In the wake of heavy monsoon rain and flash floods in Jammu and Kashmir, the Indian Armed Forces were deployed in increasing numbers starting 2 September 2014 to conduct search, rescue, relief, relocation, humanitarian assistance and rehabilitation missions in Jammu and Kashmir. By 18 September, over 298,514 people were rescued from the various parts of Jammu and Kashmir by the Armed forces. The Jammu and Kashmir floods, the worst in a century according to Omar Abdullah, the Chief Minister of Jammu and Kashmir, paralyzed the state government. Omar Abdullah, responding to public criticism, told the media "I had no government" in the first few days following the floods, as "My secretariat, the police headquarters, the control room, fire services, hospitals, all the infrastructure was underwater." Adding "I had no cell phone and no connectivity. I am now starting to track down ministers and officers." The Jammu and Kashmir floods of 2014 have been blamed on heavy rainfall, about 8 inches (200mm) on 4 September alone, on climate change, unplanned and uncontrolled development, encroachment of river banks, lakes, ponds, and massive loss of wet lands, absence of local government flood forecasting system, and poor governance. The Armed Forces humanitarian assistance mission in response to the floods was named Mission Sahayata (assistances).

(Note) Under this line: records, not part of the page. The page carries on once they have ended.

<file path="src/rtl/isr_pkg.sv">
package isr_pkg;
  localparam int unsigned STAT_W = 8;

  // status bit positions (software-visible)
  localparam int unsigned ST_CMD   = 7;
  localparam int unsigned ST_FRAME = 6;
  localparam int unsigned ST_NACT  = 5;
  localparam int unsigned ST_RSTL  = 4;
  localparam int unsigned ST_MGMT  = 3;
  localparam int unsigned ST_SWI   = 2;
  localparam int unsigned ST_RSV   = 1;
  localparam int unsigned ST_PAUSE = 0;

  // mask bit positions
  localparam int unsigned MK_PAUSE = 2;
  localparam int unsigned MK_SWREQ = 1;
  localparam int unsigned MK_ALL   = 0;

  localparam logic [STAT_W-1:0] MASK_RST = 8'h01;

  typedef struct packed {
    logic cmd_done;
    logic frame_rx;
    logic cu_idle;
    logic cu_susp;
    logic ru_stall;
    logic mgmt_done;
    logic pause;
  } evt_t;

  // per-status-bit enable from the mask byte (global mask excluded)
  function automatic logic [STAT_W-1:0] mask_to_en(input logic [STAT_W-1:0] m);
    logic [STAT_W-1:0] en;
    en           = '0;
    en[ST_CMD]   = ~m[ST_CMD];
    en[ST_FRAME] = ~m[ST_FRAME];
    en[ST_NACT]  = ~m[ST_NACT];
    en[ST_RSTL]  = ~m[ST_RSTL];
    en[ST_MGMT]  = ~m[ST_MGMT];
    en[ST_SWI]   = 1'b1;
    en[ST_RSV]   = ~m[MK_SWREQ];
    en[ST_PAUSE] = ~m[MK_PAUSE];
    return en;
  endfunction
endpackage

</file>
<file path="src/rtl/isr_event_merge.sv">
module isr_event_merge
  import isr_pkg::*;
(
  input  evt_t              evt_i,
  input  logic              idle_only_i,
  input  logic              swi_req_i,
  output logic [STAT_W-1:0] set_o
);
  always_comb begin
    set_o           = '0;
    set_o[ST_CMD]   = evt_i.cmd_done;
    set_o[ST_FRAME] = evt_i.frame_rx;
    set_o[ST_NACT]  = evt_i.cu_idle | (~idle_only_i & evt_i.cu_susp);
    set_o[ST_RSTL]  = evt_i.ru_stall;
    set_o[ST_MGMT]  = evt_i.mgmt_done;
    set_o[ST_SWI]   = swi_req_i;
    set_o[ST_PAUSE] = evt_i.pause;
  end
endmodule

</file>
<file path="src/rtl/isr_status_reg.sv">
module isr_status_reg
  import isr_pkg::*;
#(
  parameter int unsigned W   = STAT_W,
  parameter int unsigned RSV = ST_RSV
) (
  input  logic         clk_i,
  input  logic         rst_ni,
  input  logic [W-1:0] set_i,
  input  logic         clr_wr_i,
  input  logic [W-1:0] clr_data_i,
  output logic [W-1:0] stat_o
);
  logic [W-1:0] clr;
  assign clr = clr_wr_i ? clr_data_i : '0;

  for (genvar i = 0; i < W; i++) begin : g_bit
    if (i == RSV) begin : g_rsv
      assign stat_o[i] = 1'b0;
    end else begin : g_flop
      logic q;
      always_ff @(posedge clk_i or negedge rst_ni) begin
        if (!rst_ni)       q <= 1'b0;
        else if (set_i[i]) q <= 1'b1;  // new event beats acknowledge
        else if (clr[i])   q <= 1'b0;
      end
      assign stat_o[i] = q;
    end
  end
endmodule

</file>
<file path="src/rtl/isr_mask_reg.sv">
module isr_mask_reg
  import isr_pkg::*;
(
  input  logic              clk_i,
  input  logic              rst_ni,
  input  logic              wr_i,
  input  logic [STAT_W-1:0] wdata_i,
  output logic [STAT_W-1:0] mask_o,
  output logic              swi_req_o
);
  logic [STAT_W-1:0] mask_q;

  always_ff @(posedge clk_i or negedge rst_ni) begin
    if (!rst_ni)   mask_q <= MASK_RST;
    else if (wr_i) mask_q <= wdata_i & ~(STAT_W'(1) << MK_SWREQ);
  end

  assign mask_o    = mask_q;
  assign swi_req_o = wr_i & wdata_i[MK_SWREQ];
endmodule

</file>
<file path="src/rtl/isr_irq_gate.sv">
module isr_irq_gate
  import isr_pkg::*;
(
  input  logic [STAT_W-1:0] stat_i,
  input  logic [STAT_W-1:0] mask_i,
  output logic              irq_o
);
  logic [STAT_W-1:0] en;
  assign en    = mask_to_en(mask_i);
  assign irq_o = ~mask_i[MK_ALL] & |(stat_i & en);
endmodule

</file>
<file path="src/rtl/isr_unit.sv">
module isr_unit
  import isr_pkg::*;
(
  input  logic       clk_i,
  input  logic       rst_ni,
  input  logic       cmd_done_i,
  input  logic       frame_rx_i,
  input  logic       cu_idle_i,
  input  logic       cu_susp_i,
  input  logic       ru_stall_i,
  input  logic       mgmt_done_i,
  input  logic       pause_i,
  input  logic       idle_only_i,
  input  logic       stat_wr_i,
  input  logic [7:0] stat_wdata_i,
  input  logic       mask_wr_i,
  input  logic [7:0] mask_wdata_i,
  output logic [7:0] stat_o,
  output logic [7:0] mask_o,
  output logic       irq_o
);
  evt_t              evt;
  logic              swi_req;
  logic [STAT_W-1:0] set_vec;
  logic [STAT_W-1:0] stat;
  logic [STAT_W-1:0] mask;

  assign evt = '{cmd_done: cmd_done_i, frame_rx: frame_rx_i, cu_idle: cu_idle_i,
                 cu_susp: cu_susp_i, ru_stall: ru_stall_i, mgmt_done: mgmt_done_i,
                 pause: pause_i};

  isr_mask_reg u_mask (
    .clk_i    (clk_i),
    .rst_ni   (rst_ni),
    .wr_i     (mask_wr_i),
    .wdata_i  (mask_wdata_i),
    .mask_o   (mask),
    .swi_req_o(swi_req)
  );

  isr_event_merge u_merge (
    .evt_i      (evt),
    .idle_only_i(idle_only_i),
    .swi_req_i  (swi_req),
    .set_o      (set_vec)
  );

  isr_status_reg #(.W(STAT_W), .RSV(ST_RSV)) u_stat (
    .clk_i     (clk_i),
    .rst_ni    (rst_ni),
    .set_i     (set_vec),
    .clr_wr_i  (stat_wr_i),
    .clr_data_i(stat_wdata_i),
    .stat_o    (stat)
  );

  isr_irq_gate u_gate (
    .stat_i(stat),
    .mask_i(mask),
    .irq_o (irq_o)
  );

  assign stat_o = stat;
  assign mask_o = mask;
endmodule

</file>
<file path="config.mk">
export PLATFORM = sky130hd
export DESIGN_NAME = isr_unit
export DESIGN_NICKNAME = d
export VERILOG_FILES = /design/src/rtl/isr_pkg.sv /design/src/rtl/isr_event_merge.sv /design/src/rtl/isr_status_reg.sv /design/src/rtl/isr_mask_reg.sv /design/src/rtl/isr_irq_gate.sv /design/src/rtl/isr_unit.sv
export SDC_FILE = /design/constraint.sdc
export NUM_CORES = 1
export LEC_CHECK = 0
export ABC_AREA = 1
export BUFFER_PORTS_ARGS = -buffer_cell sky130_fd_sc_hd__buf_4
export CORE_MARGIN = 8
export CORE_UTILIZATION = 45
export DETAILED_ROUTE_END_ITERATION = 10
export MAX_ROUTING_LAYER = met4
export PLACE_DENSITY = 0.88
export SLEW_MARGIN = 0
export SYNTH_ARGS = -nofsm -noshare
export SYNTH_HDL_FRONTEND = slang
export SYNTH_HIERARCHICAL = 1
export SYNTH_SLANG_ARGS = --single-unit
</file>
<file path="constraint.sdc">
create_clock -name clk_i -period 1.6 [get_ports clk_i]
set_input_delay 0.16 -clock clk_i [delete_from_list [all_inputs] [get_ports clk_i]]
set_output_delay 0.16 -clock clk_i [all_outputs]
set_load 0.02 [all_outputs]
</file>
After elaboration in Yosys (flattened, before gate mapping)
Cells that the tools add are included.
{"block": "word_totals", "reg_bits": 14, "in_bits": 28, "out_inout_bits": 17}
{"block": "classes", "mux": 15, "bitwise_logic": 13, "n_reduce_logical": 8}
{"cell": "$mux W1", "n": 14}
{"cell": "$reduce_bool A2 Y1", "n": 7}
{"cell": "$and A8 B8 Y8", "n": 1}
{"cell": "$mux W8", "n": 1}
{"cell": "$not A1 Y1", "n": 8}
{"cell": "$reduce_or A8 Y1", "n": 1}
{"cell": "$and A1 B1 Y1", "n": 3}
{"cell": "$or A1 B1 Y1", "n": 1}

Logic depth before layout (Yosys ltp)
{"block": "depth", "word_depth": 4, "ltp_mapped": 6, "ltp_nobuf": 5}

By module
The synthesis kept the hierarchy.
{"module": "isr_status_reg", "n_inst": 1, "cells_each": 44, "area_per_inst_um2": 344.1}
{"module": "isr_mask_reg", "n_inst": 1, "cells_each": 34, "area_per_inst_um2": 289.0}
{"module": "isr_irq_gate", "n_inst": 1, "cells_each": 22, "area_per_inst_um2": 83.8}
{"module": "isr_event_merge", "n_inst": 1, "cells_each": 12, "area_per_inst_um2": 71.3}

Least setup slack after synthesis
OpenSTA, ideal clock, no wires.
{"block": "synth_timing", "kind": "register to output", "startpoint": "register u_mask.mask_q[2] (netlist: u_mask/mask_o[2])", "endpoint": "output port irq_o", "arrival_time_ns": 1.003, "slack_ns": 0.437, "stages_incl_launch_ff": 6, "path_buffers": 0, "path_cell_list": "dfrtp_1 -> inv_1 -> nand2_1 -> nand2_1 -> nor2_1 -> a21oi_1"}
{"block": "synth_between", "elab_chain_len": 4}
{"item": "start, declared", "line": "isr_mask_reg.sv:11", "rtl": "logic [STAT_W-1:0] mask_q;"}
{"item": "start signal, assigned", "line": "isr_mask_reg.sv:15", "rtl": "else if (wr_i) mask_q <= wdata_i & ~(STAT_W'(1) << MK_SWREQ);"}
{"item": "$not A1 Y1", "line": "isr_pkg.sv:42", "rtl": "en[ST_PAUSE] = ~m[MK_PAUSE];"}
{"item": "$and A8 B8 Y8", "line": "isr_irq_gate.sv:10", "rtl": "assign irq_o = ~mask_i[MK_ALL] & |(stat_i & en);"}
{"item": "$reduce_or A8 Y1", "line": "isr_irq_gate.sv:10"}
{"item": "$and A1 B1 Y1", "line": "isr_irq_gate.sv:10"}
{"item": "end, declared", "line": "isr_unit.sv:20", "rtl": "output logic irq_o"}
Every way passes these cells.

Final worst setup path
Ends and elaborated chain as after synthesis.

==> out/metrics.csv <==
stage;metric;value;unit
place;pre_cts_ws;0.5543;ns
setup_path;worstPathRequired;1.44;ns
global_routing;grt_overflow_total;0;
pwr;cellPowerDensity;816.4;nW/um^2
sta;setup_slack;0.2598;ns
setup_path;slowest_delay;0.41;ns
setup_path;worstPathCellList;inv_1 -> nand2_1 -> nand2_1 -> nor2_1 -> a21oi_1 -> buf_4;
layout;n_antenna_cell;0;
setup_path;critical-path-top-delay-family;flip-flops;
place;hpwlAfterDp;1563;um
floorplan;num_rows;15;
global_routing;antenna_found_initial;0;
cts;cts_setup_buffers;0;
cts;cts_tree;yes;
layout;sequential_cell_area;351.6;um^2
floorplan;die-area;3313;um^2
synth;synth_cells;110;
cts;htree_num_levels;1;
layout;area.growth.synth_to_final;31.08;%
global_routing;grt_use_total;12.16;%
sta;finalCritPeriodShare;83.76;%
synth;synth_area;777.0;um^2
sta;finalSetupViolations;0;
sta;finClkSkew;0;ns
place;placedInstanceArea;982.2;um^2
setup_path;arrival;1.18;ns
run_status;status;complete, no violations;
layout;multi_input_area;230.2;um^2
floorplan;pin_count;45;
route;firstDrtPassIters;4;
synth;synth_fp_nets;138;
floorplan;die_h;57.56;um
layout;fillCellCount;159;
sta;setup_tns;0;ns
cts;cts.sinks;14;
sta;period_needed;1.340;ns
floorplan;die_w;57.56;um
setup_path;end_kind;output port;
layout;fin_area;1018;um^2
synth;yosys_warnings;6;
setup_path;slowest_stage;dfrtp_1;
cts;cts.repair.resized;0;
global_routing;grt_pass1_wl;3022;um
run;cap_violations;0;
cts;cts.clk_slew.worst_paths;0.08;ns
place;dp.cells;152;
setup_path;path_buf_inv;2;
layout;final_layout_size_suffix_gt1_share;32.86;%
setup_path;cp-start-kind;flip-flop;
pwr;power;0.0008315;W
sta;rsz0062_at_grt;false;
pwr;power_leakage;0.6336;nW
route;wire_per_inst;11.61;um
floorplan;start_util;46.52;%
route;vias_per_cell;4.471;
worst_hold_path;hp-class;input pin to flip-flop;
layout;finalNonFillerCells;157;
route;wl;1823;um
place;routabilityCongestion;0.7718;
global_routing;grt_max_degree;15;
place;io_buffers;41;
cts;cts-root-buf;clkbuf_4;
cts;numCtsBuffers;3;
route;postRouteAntennaNets;0;
route;route.detailed.drc;0;
cts;clock_latency;0.27;ns
cts;clock_tree.buffer_depth;2;
layout;layout_commonest_cell;nand2_1;
setup_path;crit_top_cell;nand2_1;
layout;layout_common_cells;nand2_1 (56), buf_4 (41), inv_1 (18), dfrtp_1 (13), clkbuf_4 (3);
route;drtIter0Drc;3;
synth;avgSynthCellArea;7.064;um^2
layout;num-nets-final;169;
sta;hold_violations;0;
pwr;irDropWorstVdd;0.4730;mV
sta;drv_slew;0;
global_routing;grt_pass1_vias;733;
setup_path;worstSetupPathType;flip-flop to output port;
setup_path;worstPathMaxFanout;3;
floorplan;core_area;1670;um^2
sta;clock.fmax;746.2;MHz
route;via_count;702;
metrics by stage:
stage / hold WS (ns) / util, %
4_1_cts: 0.05826 / 60.97
6_report: 0.06320 / 60.97
5_1_grt: 0.04404 / 60.97
2_1_floorplan: -0.1356 / -
3_3_place_gp: 0.01306 / 58.80
3_5_place_dp: 0.01449 / 58.80
worst min-delay path: stages:
cell and delay (ns):
buf_4 0.07, inv_1 0.03, nand2_1 0.05
per-layer routing:
| layer | GRT usage [%] | vias up | share of wire [%] |
|---|---|---|---|
| li1 | - | 354 | - |
| met1 | 12.16 | 311 | 40 |
| met2 | 20.10 | 33 | 49 |
| met5 | - | - | 0 |
| met3 | 5.381 | 4 | 9.3 |
| met4 | 5.357 | 0 | 1.5 |
registers in the layout (all words and copies together), names as in the netlist:
register,cells
u_mask/mask_o,7
u_stat/g_bit.g_flop.q,7
repair_timing:
item	4_1_cts	5_1_grt
endpoints found under the setup margin	0	0
endpoints found under the hold margin	14	0
hold buffers	1	0
final cells by class:
class | count | share of cell area, %
Clock buffer | 4 | 2.580
Inverter | 19 | 7.002
Multi-Input combinational cell | 61 | 22.60
Sequential cell | 14 | 34.52
Tap cell | 17 | 2.088
Timing Repair Buffer | 42 | 31.20
path summary, 6_finish.rpt:
check	slack, ns	end	cells after the start	startpoint
setup / recovery	0.26	irq_o	6	u_mask/mask_o[2]$_DFFE_PN0P_
hold / removal	0.06	u_stat/g_bit[7].g_flop.q$_DFFE_PN0P_	3	cmd_done_i
setup reg to reg	0.88	u_mask/mask_o[0]$_DFFE_PN1P_	2	u_mask/mask_o[0]$_DFFE_PN1P_
hold reg to reg	0.49	u_mask/mask_o[0]$_DFFE_PN1P_	2	u_mask/mask_o[0]$_DFFE_PN1P_
max in group asynchronous	1.10	u_mask/mask_o[0]$_DFFE_PN1P_	2	rst_ni
min in group asynchronous	0.27	u_mask/mask_o[4]$_DFFE_PN0P_	2	rst_ni
power by group:
part           total (W)  switching, W  internal [W]
Sequential      0.000407     0.0000233      0.000384
Clock           0.000204      0.000107     0.0000966
Combinational   0.000220      0.000115      0.000105
Total           0.000832      0.000246      0.000586
Note: power is estimated with default switching activity, not from simulation.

Northern Command's humanitarian assistance to Civil authorities was named 'Operation Megh Rahat'. The Indian Army, Air Force, and the Navy, committed large resources to the assistance mission including over 30,000 troops ( 21,000 in Srinagar, and 9000 in Jammu), 15 engineer task forces, 84 Indian Air Force and Army Aviation Corps fixed wing transport aircraft and helicopters, naval commandos and rescue specialists, and Base Hospital, four field hospitals, over 106 medical detachments. "Operation Megh Rahat", ended on 19 September 2014, but "Operation Sadbhavna", the relief and medical assistance support, according to government press release, will continue in "close synergy with the civil administration and the police".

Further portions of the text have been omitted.